Vouchers, gift cards and digital rewards are on the rise, with more and more employers – and employees – realising their benefits.

Research has found a great deal of benefits for incentivising and rewarding staff using vouchers over cash rewards, with the personal value of receiving rewards such as gift cards and vouchers typically far exceeding the actual cash rewards.

They’re also easy to use, and allow for guilt-free spending on something employees want rather than getting swallowed up on household bills.

However, to some, they can still seem a bit impersonal. A box-ticking exercise, bought in bulk, and left on employees’ desks with very little care and attention – it’s actually easy to see why staff may not be too thrilled about receiving one.

But the fault isn’t with the gift itself – it’s with the presentation. It doesn’t take much to turn your approach to using vouchers and gift cards for rewards into something altogether more exciting, and much more personal.

Does personalisation really matter?

There is a great deal of research available about how important it is to publicly acknowledge employees’ individual efforts at work, and how a simple “thank you” is often valued far more than a financial reward.

It shows that employers have actually put thought into recognising an employees’ hard work and achievements, rather than just providing the minimum requirements for staff rewards.

That’s we’re talking about when we say that you need to take a personal approach – using vouchers and gift cards as specific rewards for a specific person. Even if they’ve been bought in bulk, it’s important to deliver rewards in a way that makes those receiving them feel individually valued.

All about delivery

There are a few really simple steps for a more personal presentation of voucher and gift card-based rewards:

  • Address the recipient by name. Whether that’s through voucher cheques that display each employee’s name or by delivering vouchers in a greetings card, the extra few seconds it takes to add a name shows that a reward hasn’t just come off an identical stack without any thought for the person receiving it.
  • Hand it over in person. We’re not saying you need an awards ceremony every time – but by simply making the effort to stop by an employee’s desk to hand over rewards and gifts personally can go a long way to imbuing the simplest reward with greater value.
  • Say thank you. Giving a reward implies a thank you – but while implication is one thing, actually saying thank you is another altogether. Writing for Harvard Business Review, Mark Goulston describes the three stages of the business Power Thank You: Thank them for something specific, acknowledge the effort and personal sacrifice they have made, and tell them what it means to you personally.

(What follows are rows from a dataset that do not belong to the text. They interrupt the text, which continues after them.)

**src/rtl/uart_key_pkg.sv**
```systemverilog
// Shared definitions for the keypad-code serial link. The transmitter uses
// them now, and a future oversampling receiver will use them too.
package uart_key_pkg;

    // The state order matches the nibble receiver's encoding.
    typedef enum logic [1:0] {
        IDLE  = 2'd0,
        START = 2'd1,
        DATA  = 2'd2,
        STOP  = 2'd3
    } state_t;

    localparam int   DATA_W    = 4;
    localparam int   KEY_W     = 24;
    localparam logic START_BIT = 1'b0;
    localparam logic STOP_BIT  = 1'b1;

    // Counter width for values 0..n-1. It is never smaller than one bit,
    // so a count of one still gets a real register.
    function automatic int cnt_width(input int n);
        return (n > 1) ? $clog2(n) : 1;
    endfunction

endpackage

```
**src/rtl/uart_bit_timer.sv**
```systemverilog
// Bit-period timer. It counts 0..CLKS_PER_BIT-1 while i_clear is low and
// wraps at the end of each bit. o_bit_tick marks the last clock of a bit.
// o_pre_tick marks the clock before that one. It can only assert when a bit
// lasts two or more clocks.
module uart_bit_timer
    import uart_key_pkg::*;
#(
    parameter int CLKS_PER_BIT = 1
) (
    input  logic clk,
    input  logic rst,
    input  logic i_clear,
    output logic o_bit_tick,
    output logic o_pre_tick
);

    localparam int               CNT_W = cnt_width(CLKS_PER_BIT);
    localparam logic [CNT_W-1:0] LAST  = CNT_W'(CLKS_PER_BIT - 1);
    localparam logic [CNT_W-1:0] PRE   = (CLKS_PER_BIT > 1) ? CNT_W'(CLKS_PER_BIT - 2) : '0;

    logic [CNT_W-1:0] r_cnt;
    logic             w_tick;

    assign w_tick     = (r_cnt == LAST);
    assign o_bit_tick = w_tick;
    assign o_pre_tick = (CLKS_PER_BIT > 1) && (r_cnt == PRE);

    // The count is held at zero while cleared and restarts after every bit.
    always_ff @(posedge clk or posedge rst) begin
        if (rst) begin
            r_cnt <= '0;
        end else if (i_clear || w_tick) begin
            r_cnt <= '0;
        end else begin
            r_cnt <= r_cnt + 1'b1;
        end
    end

endmodule

```
**src/rtl/uart_key_tx.sv**
```systemverilog
// Keypad-code serial transmitter. It takes a word over a valid/ready
// handshake and sends it as NIBBLES frames, most-significant nibble first.
// Each frame is a start bit (0), DATA_W data bits LSB first, and a stop bit
// (1). Frames run back-to-back, and the line idles high.
//
// Handshake: a word transfers on a rising edge where i_valid && o_ready.
// o_ready is high only in IDLE, so inputs are ignored for the whole word.
// The accepted word is copied into a local shift register, so later changes
// on the inputs cannot corrupt it.
module uart_key_tx #(
    parameter int CLKS_PER_BIT = 1,
    parameter int DATA_W       = 4,
    parameter int NIBBLES      = 6
) (
    input  logic                      clk,
    input  logic                      rst,
    input  logic                      i_valid,
    input  logic [DATA_W*NIBBLES-1:0] i_key_code,
    output logic                      o_ready,
    output logic                      o_tx_bit,
    output logic                      o_busy,
    output logic                      o_done
);

    import uart_key_pkg::state_t;
    import uart_key_pkg::IDLE;
    import uart_key_pkg::START;
    import uart_key_pkg::DATA;
    import uart_key_pkg::STOP;
    import uart_key_pkg::START_BIT;
    import uart_key_pkg::STOP_BIT;
    import uart_key_pkg::cnt_width;

    localparam int WORD_W = DATA_W * NIBBLES;
    localparam int TOP    = WORD_W - DATA_W;
    localparam int NIB_W  = cnt_width(NIBBLES);
    localparam int IDX_W  = cnt_width(DATA_W);

    state_t            r_state;
    logic              r_tx_bit;
    logic              r_ready;
    logic              r_busy;
    logic              r_done;
    logic [WORD_W-1:0] r_shreg;
    logic [NIB_W-1:0]  r_nibble_cnt;
    logic [IDX_W-1:0]  r_bit_idx;

    logic              w_bit_tick;
    logic              w_pre_tick;
    logic              w_timer_clear;
    logic              w_last_idx;
    logic              w_last_nibble;
    logic [IDX_W-1:0]  w_next_idx;
    logic              w_next_bit;

    // The timer stays at zero in IDLE, so every bit, including the first
    // start bit after acceptance, lasts exactly CLKS_PER_BIT clocks.
    assign w_timer_clear = (r_state == IDLE);

    uart_bit_timer #(
        .CLKS_PER_BIT (CLKS_PER_BIT)
    ) u_bit_timer (
        .clk        (clk),
        .rst        (rst),
        .i_clear    (w_timer_clear),
        .o_bit_tick (w_bit_tick),
        .o_pre_tick (w_pre_tick)
    );

    assign w_last_idx    = (r_bit_idx == IDX_W'(DATA_W - 1));
    assign w_last_nibble = (r_nibble_cnt == NIB_W'(NIBBLES - 1));
    assign w_next_idx    = r_bit_idx + 1'b1;
    // The current nibble always sits in the top DATA_W bits of the shift register.
    assign w_next_bit    = r_shreg[TOP + int'(w_next_idx)];

    // Framing FSM. Every output is registered. o_done is scheduled one clock
    // early, so it is high during the last clock of the final stop bit.
    always_ff @(posedge clk or posedge rst) begin
        if (rst) begin
            r_state      <= IDLE;
            r_tx_bit     <= STOP_BIT;
            r_ready      <= 1'b1;
            r_busy       <= 1'b0;
            r_done       <= 1'b0;
            r_shreg      <= '0;
            r_nibble_cnt <= '0;
            r_bit_idx    <= '0;
        end else begin
            r_done <= 1'b0;
            case (r_state)
                IDLE: begin
                    r_tx_bit <= STOP_BIT;
                    r_ready  <= 1'b1;
                    r_busy   <= 1'b0;
                    if (i_valid && r_ready) begin
                        r_shreg      <= i_key_code;
                        r_nibble_cnt <= '0;
                        r_bit_idx    <= '0;
                        r_state      <= START;
                        r_tx_bit     <= START_BIT;
                        r_ready      <= 1'b0;
                        r_busy       <= 1'b1;
                    end
                end
                START: begin
                    if (w_bit_tick) begin
                        r_state   <= DATA;
                        r_bit_idx <= '0;
                        r_tx_bit  <= r_shreg[TOP];
                    end
                end
                DATA: begin
                    if (w_bit_tick) begin
                        if (w_last_idx) begin
                            r_state  <= STOP;
                            r_tx_bit <= STOP_BIT;
                            // A one-clock stop bit is already the final clock.
                            r_done   <= w_last_nibble && (CLKS_PER_BIT == 1);
                        end else begin
                            r_bit_idx <= w_next_idx;
                            r_tx_bit  <= w_next_bit;
                        end
                    end
                end
                STOP: begin
                    if (w_bit_tick) begin
                        if (!w_last_nibble) begin
                            r_shreg      <= r_shreg << DATA_W;
                            r_nibble_cnt <= r_nibble_cnt + 1'b1;
                            r_state      <= START;
                            r_tx_bit     <= START_BIT;
                        end else begin
                            r_state  <= IDLE;
                            r_tx_bit <= STOP_BIT;
                            r_ready  <= 1'b1;
                            r_busy   <= 1'b0;
                        end
                    end else begin
                        r_done <= w_last_nibble && w_pre_tick;
                    end
                end
                default: begin
                    r_state  <= IDLE;
                    r_tx_bit <= STOP_BIT;
                    r_ready  <= 1'b1;
                    r_busy   <= 1'b0;
                end
            endcase
        end
    end

    assign o_ready  = r_ready;
    assign o_tx_bit = r_tx_bit;
    assign o_busy   = r_busy;
    assign o_done   = r_done;

endmodule

```
**config.mk**
```make
export PLATFORM = sky130hd
export DESIGN_NAME = uart_key_tx
export DESIGN_NICKNAME = d
export VERILOG_FILES = /design/src/rtl/uart_key_pkg.sv /design/src/rtl/uart_bit_timer.sv /design/src/rtl/uart_key_tx.sv
export SDC_FILE = /design/constraint.sdc
export NUM_CORES = 1
export LEC_CHECK = 0
export CAP_MARGIN = 20
export CORE_ASPECT_RATIO = 0.8
export CORE_MARGIN = 2
export CORE_UTILIZATION = 50
export CTS_CLUSTER_DIAMETER = 200
export DETAILED_ROUTE_END_ITERATION = 16
export PLACE_DENSITY = 0.76
export SLEW_MARGIN = 20
export SYNTH_ARGS = -nofsm -noshare
export SYNTH_HDL_FRONTEND = slang
export SYNTH_SLANG_ARGS = --single-unit
```
**constraint.sdc**
```tcl
create_clock -name clk -period 1.85 [get_ports clk]
set_input_delay 0.37 -clock clk [delete_from_list [all_inputs] [get_ports clk]]
set_output_delay 0.37 -clock clk [all_outputs]
set_load 0.02 [all_outputs]
```
* After elaboration in Yosys (flattened, before gate mapping)
Index checks and enable logic that the tools add are counted.
** Storage, ports and cells
- Flip-flop bits (word level) :: 36
** Cells by class
- Add/subtract/negate cells :: 4
- $lt $le $gt $ge :: 1
- Equality and inequality tests :: 13
- Mux-type cells :: 41
- Bitwise gates (word level) :: 1
- Reduce and logical (&&, ||, !) cells :: 10
** Operator list (number)
- 24-bit 2-to-1 mux :: 3
- 24-bit one-hot mux with 2 select lines :: 1
- 1-bit 2-to-1 mux :: 18
- 2-bit 2-to-1 mux :: 9
- 2-bit inequality test, second input constant :: 8
- 5-bit AND reduction :: 2
- 3-bit 2-to-1 mux :: 3
- 2-bit one-hot mux with 4 select lines :: 1
- 5-bit by 2-bit adder with 6-bit output, first input constant :: 1
- 2-bit == test, second input constant :: 3
- 6-bit less-than comparator, second input constant :: 1
- 2-bit one-hot mux with 3 select lines :: 1
- 3-bit one-hot mux with 2 select lines :: 1
- 3-bit AND reduction :: 2
- 1-bit binary-select mux with 5-bit select :: 1
- 1-bit one-hot mux with 2 select lines :: 2
- 1-bit one-hot mux with 4 select lines :: 1
- 4-bit AND reduction :: 1
- 3-bit by 1-bit adder with 3-bit output, second input constant :: 1
- 3-bit == test, second input constant :: 1
- 3-bit nonzero test :: 1
- 2-bit by 1-bit adder with 2-bit output, second input constant :: 1
- 2-bit by 1-bit == test with 1-bit output, second input constant :: 1
- 2-bit logical NOT :: 1
- other kinds (5) :: 5

* Longest topological paths before layout
Gate-level depths: netlist (run 1).
- Depth in word-level cells :: 8
- Gate-level depth with buffers :: 8
- Mapped depth without buffers :: 6

* Modules after synthesis
From an unflattened synthesis (run 1), not the netlist that was laid out.
** Second synthesis, totals
- Cells, all modules :: 170
- Area total of the unflattened synthesis :: 1831.8 sq um
** By module, submodules not included
- uart_key_tx :: instances 1, cells an instance 165, area an instance 1788.0 sq um
- uart_bit_timer :: instances 1, cells an instance 5, area an instance 43.8 sq um

* Least setup slack after synthesis (run 1)
No wires, ideal clock.
- Path type :: reg2reg
- From :: register r_state[0]
- To :: register r_bit_idx[0]
- Setup time :: 125 ps
- Arrival :: 1486 ps
- Setup slack :: 239 ps
- Cell stages (with the launch flop) :: 7
- Buffers on the path :: 0
- Period minus slack after synthesis :: 1611 ps
- Path through :: dfrtp_1 > inv_1 > ha_1 > a21oi_1 > nor2_1 > nor3_1 > mux2_2
** Between the ends
- Longest elaborated chain between the ends :: 3
- Elaborated cells on any way between the ends :: 10
- Classes of those cells :: eq/ne (6); mux (1); reduce/logical (3)
** Ends and longest elaborated chain
- from (decl) :: line uart_key_tx.sv:39 : state_t r_state;
- from (signal assigned) :: line uart_key_tx.sv:80 : r_state <= IDLE;
- from (signal assigned) :: line uart_key_tx.sv:99 : r_state <= START;
- from (signal assigned) :: line uart_key_tx.sv:107 : r_state <= DATA;
- 2-bit == test (tied with other cells) :: line uart_key_tx.sv:90 : case (r_state)
- 2-bit inequality test (no source line) or 3-bit nonzero test (tied branches)
- 5-bit AND reduction (no source line)
- to (signal assigned) :: line uart_key_tx.sv:120 : r_bit_idx <= w_next_idx;
- to (decl) :: line uart_key_tx.sv:46 : logic [IDX_W-1:0] r_bit_idx;
Several ways; a longest one is shown, not always the timed one.
A chain may end at the register's enable or synchronous reset.

* Final worst setup path (run 1)
- From :: register r_state[1]
- To :: register r_nibble_cnt[2]
** Between the ends
- Longest elaborated chain between the ends :: 3
- Elaborated cells on any way between the ends :: 8
- Classes of those cells :: eq/ne (4); mux (1); reduce/logical (3)
** Ends and longest elaborated chain
- 2-bit == test or 2-bit logical NOT (tied branches) :: line uart_key_tx.sv:90
- 2-bit inequality test (no source line) or 2-bit nonzero test (tied branches)
- 4-bit AND reduction (no source line)
- to (signal assigned) :: line uart_key_tx.sv:129 : r_nibble_cnt <= r_nibble_cnt + 1'b1;
- to (decl) :: line uart_key_tx.sv:45 : logic [NIB_W-1:0] r_nibble_cnt;
Several ways; a longest one is shown, not always the timed one.

==> implementation parameters, run 1 <==
Parameter                              Value

Status
  Outcome ... finished, final reports clean

STA
  RSZ-0062 raised after global routing ... true
  Count of final setup violators ... 0
  Final Slew Violations ... 0
  Crit share post-route ... 0.968
  Clock tree skew after final layout ... 0.00479 ns
  Peak Freq ... 0.558 GHz
  Final hold violations ... 0
  Sum Neg Setup Slack ... 0 ns
  Worst hold slack ... 0.397 ns
  Final worst path period need ... 1.79 ns

Worst setup path
  Slowest stage delay, CP ... 0.39 ns
  Critical Path Stages ... 6
  Kind of launch point of the worst setup path ... flip-flop
  Cell type group with the largest total delay on the critical path ... compound AO/OA/AOI/OAI gates
  Largest fanout on the critical path ... 23
  Cells along the critical path ... ha_1 > a21bo_2 > o21ai_4 > and2_1 > buf_12 > a31o_1
  Buffers and inverters on the worst path ... 1
  Library cell contributing the largest single delay on the critical path ... sky130_fd_sc_hd__dfrtp_1
  Data required time at the worst endpoint ... 2.07 ns
  Crit path kind ... flip-flop to flip-flop
  Arr. time, crit path ... 2.01 ns
  Crit end category ... flip-flop
  Register-to-Register Path Depth ... 6

Die
  Area of the core region ... 3750 sq um
  Standard-cell row count ... 20
  Floorplan die width ... 73.6 um
  Die footprint ... 4390 sq um
  Boundary pin count ... 31
  Vertical die dimension ... 59.7 um
  Starting Density ... 0.516

CTS
  Clock tree buffer depth ... 2
  Worst skew pair latency ... 0.28 ns
  Clock tree from TritonCTS ... done
  Clk Tree Root Cell ... sky130_fd_sc_hd__clkbuf_8
  CTS buffer count ... 5
  Total setup buffers inserted after CTS ... 0
  Clock Sinks ... 36
  CTS H-Tree Depth ... 2
  Clk slew on worst S/H paths ... 0.07 ns

Finish
  Count of antenna diodes in the layout ... 0
  Share of final-layout standard cells stronger than drive strength 1 ... 0.225
  Layout overhead on the synthesized area ... 24.4%
  Share of the core filled with cells in the final layout ... 0.642
  Post-layout net count ... 248
  Number of non-filler instances in the completed layout ... 257

Logic synthesis
  Number of flops mapped to enable cells by yosys ... 0
  Synth top cells by count ... sky130_fd_sc_hd__dfrtp_1 (34), sky130_fd_sc_hd__a21oi_1 (23), sky130_fd_sc_hd__mux2i_1 (23)
  Synth cell types ... 40
  Xor and xnor area share after synthesis ... 0
  Synthesized net count ... 210
  Ys flop type ... sky130_fd_sc_hd__dfrtp_1
  Cell accounting for the most synthesized area ... sky130_fd_sc_hd__dfrtp_1
  Instance count of the mapped netlist ... 175
  Flop and latch count out of synthesis ... 36
  Syn Area/Cell ... 11.1 sq um
  Most frequent cell after synthesis ... sky130_fd_sc_hd__dfrtp_1
  Post-synthesis instance area ... 1940 sq um
  Share of synthesized cell area in and, or, nand and nor gates ... 0.0704
  Combinational family with the most area after synthesis ... compound AO/OA/AOI/OAI gates
  Share of synthesized area occupied by flip-flops and latches ... 0.466
  Share of the synthesized area in compound gates (AO/OA/AOI/OAI) ... 0.224
  Post-synthesis mux area share ... 0.130
  Total number of yosys warnings ... 0
  Cell types with the largest area share after synthesis ... sky130_fd_sc_hd__dfrtp_1 (44%), sky130_fd_sc_hd__mux2i_1 (12%), sky130_fd_sc_hd__a21oi_2 (8.6%), sky130_fd_sc_hd__a21oi_1 (5.9%), sky130_fd_sc_hd__ha_1 (5.2%)
  Post-synthesis share of cell area spent on full adders, half adders and majority gates ... 0.0516
  Synth async-reset ratio ... 1.00
  Share of the synthesized area in the top cell type ... 0.439

Power
  Standby leakage power ... 1.00 nW
  Overall Power ... 4.17 mW
  IR drop worst, VDD ... 966 uV
  Pwr/cell area ... 1730 nW/um^2

Detailed routing
  Number of antenna-violating nets in the routed design ... 0
  Count of routing violations after the opening detailed-route iteration ... 67
  Routed length per instance ... 15.4 um
  Final routed wirelength across all metal layers ... 3950 um
  Overall via count from detail_route ... 1429
  DR DRC count ... 0
  First drt pass iteration count ... 4
  Vias per Instance ... 5.56

Placed design
  Estimated wirelength of the detail-placed design ... 2900 um
  Last weighted congestion value of the routability-driven placer ... 0.837
  Count of input and output buffers ... 30
  Total placed cells including tap cells ... 250

Global route
  Total Routing Usage GR ... 0.199
  Initial antenna violation count ... 0
  Wire length of the first global-routing pass ... 6690 um
  Maximum number of pins on one net before global-route repair ... 24
  Via count of the first global-routing pass ... 1480
  Global route overflow ... 0

Run
  Maxcap violations ... 0

Min path
  Worst min-delay path category ... primary input to async pin
==> routing by layer <==
| metal | GRT usage | vias to the layer above | share of wire |
|---|---|---|---|
| li1 | - | 699 | - |
| met1 | 0.260 | 698 | 0.48 |
| met2 | 0.329 | 28 | 0.48 |
| met3 | 0.0607 | 4 | 0.034 |
| met4 | 0.0468 | 0 | 0.0091 |
| met5 | 0 | - | 0 |
==> cells by family (layout without fill, tap and decap cells) <==
group,after synthesis,after routing
compound gates,61,61
flops,36,36
simple gates,27,27
mux,25,25
buf+inv,17,55
fa+ha+maj,8,8
other cells,1,1
==> cell type report <==
| cell class | count | area, sq um |
|---|---|---|
| Sequential cell | 36 | 903 |
| Timing Repair Buffer | 41 | 398 |
| Clock buffer | 7 | 96.3 |
| Multi-Input combinational cell | 122 | 932 |
| Fill cell | 289 | 1340 |
| Tap cell | 44 | 55.1 |
| Inverter | 7 | 26.3 |
==> worst register-to-register path: stages, from the launching register on <==
cell and delay (ns):
sky130_fd_sc_hd__dfrtp_1 0.39, sky130_fd_sc_hd__ha_1 0.30, sky130_fd_sc_hd__a21bo_2 0.29, sky130_fd_sc_hd__o21ai_4 0.18
sky130_fd_sc_hd__and2_1 0.20, sky130_fd_sc_hd__buf_12 0.20, sky130_fd_sc_hd__a31o_1 0.17
==> where the power goes <==
| part | internal, mW | leakage (nW) | switching (mW) | total, mW |
|---|---|---|---|---|
| clock network | 0.331 | 0.0503 | 0.258 | 0.590 |
| registers | 1.16 | 0.425 | 0.223 | 1.38 |
| logic | 1.01 | 0.527 | 1.19 | 2.20 |
==> through the flow <==
stage | setup WS [ns] | area (sq um)
2_1_floorplan | 0.239 | 1940
3_3_place_gp | 0.0631 | 2310
3_5_place_dp | 0.0540 | 2310
4_1_cts | 0.0121 | 2400
5_1_grt | -0.0211 | 2410
6_report | 0.0592 | 2410
==> worst paths after layout <==
path	start	endpoint	slack, ns
min in group clk	o_tx_bit$_DFFE_PP1P_	o_tx_bit$_DFFE_PP1P_	0.48
max	r_state[1]$_DFFE_PP0P_	r_nibble_cnt[2]$_DFFE_PP0P_	0.06
max reg2reg	r_state[1]$_DFFE_PP0P_	r_nibble_cnt[2]$_DFFE_PP0P_	0.06
min	rst	r_state[0]$_DFFE_PP0P_	0.40
max in group asynchronous	rst	r_shreg[4]$_DFFE_PP0P_	0.88
min reg2reg	o_tx_bit$_DFFE_PP1P_	o_tx_bit$_DFFE_PP1P_	0.48
==> state kept, by name (all words and copies together), names as in the netlist <==
name and flops:
r_state 2, o_done 1, o_busy 1, o_tx_bit 1, u_bit_timer.r_cnt 1, r_shreg 24
r_bit_idx 2, o_ready 1, r_nibble_cnt 3
==> layout by cell type (no fill, tap or decap), types with 2 or more instances in the layout <==
cell type                         Yosys  layout
sky130_fd_sc_hd__buf_4                1      10
sky130_fd_sc_hd__nor2b_1              2       2
sky130_fd_sc_hd__clkbuf_8             0       7
sky130_fd_sc_hd__nand3_1              3       3
sky130_fd_sc_hd__nor2_1               4       4
sky130_fd_sc_hd__mux2_2               2       2
sky130_fd_sc_hd__ha_1                 8       8
sky130_fd_sc_hd__a21oi_2             19      19
sky130_fd_sc_hd__a21oi_1             23      23
sky130_fd_sc_hd__clkdlybuf4s50_1      0      29
sky130_fd_sc_hd__inv_1                7       7
sky130_fd_sc_hd__mux2i_1             23      23
sky130_fd_sc_hd__a22o_1               4       4
sky130_fd_sc_hd__nor3_2               1       2
sky130_fd_sc_hd__dfstp_2              2       2
sky130_fd_sc_hd__o21ai_0              3       3
sky130_fd_sc_hd__dfrtp_1             34      34
sky130_fd_sc_hd__nand2_1             10      10
==> timing repair <==
action / in CTS / in global routing
endpoints found under the hold margin: 0 / 0
gates resized for setup: 0 / 2
hold buffers: 0 / 0
endpoints found under the setup margin: 0 / 4
No activity file was read; power rests on OpenSTA's default activity.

This doesn’t take a lot of effort – for larger organisations, devolve the responsibility to the heads of individual teams. Even digital rewards can be personalised – handing it over in person becomes more difficult, of course, but there’s nothing stopping you from talking to staff in person to give them the news, and saying thanks.

Showing familiarity, or providing choice?

In an ideal world of personalised rewards, each employee would receive an individually chosen gift relevant to their interests, hobbies and lifestyle. But, of course, that’s rarely possible once an organisation grows beyond a handful of employees.

But it is possible to provide personally selected gifts – with a massive range of vouchers available, there’s sure to be something for everyone. For example at Christmas, we suggest choosing gift cards for commonly-visited bars and restaurants after work, or vouchers for DIY and furniture stores for employees you know are planning a move.

This requires a little bit more effort than a generic gift presented in a personal way – for larger organisations, it’ll require a degree of delegating to line managers to find out what staff are interested in.

Alternatively, provided you’re getting the presentation right as detailed above, providing employees with reward cards or vouchers that can be used with multiple retailers can be very effective – you don’t have to know their interests, and they receive a great deal of choice as to how they spend their reward. Amazon gift cards in particular are great for this, offering just about anything they could ask for.

Staff milestones

We’ve mostly talked about using vouchers and gift cards as cost-effective ways to reward your teams en masse, such as at Christmas, or at the end of a financial year or sales quarter. However, these aren’t the only times when it’s appropriate to give employee gifts – individual rewards for employees-of-the-month, top sellers and so on are also good ways to encourage motivation and productivity, as well as offering staff recognition.

But for a truly personal touch, tying these rewards to individual staff milestones can be very effective. Whether it’s an employee birthday, rewards for long service, or following a wedding or new baby, these are opportunities to communicate appreciation directly to one employee, showing that their personal contribution to the organisation is important.

As part of a wider personalised benefits and rewards package

Rewards and benefits across the board are set to become increasingly personalised, with employees able to pick and choose from benefits, discounts, salary sacrifice options and more to ensure they’re receiving the support they need. Research from REBA has highlighted a great deal of movement towards this personalised approach – don’t let the simple things, like vouchers and gift cards, get left behind.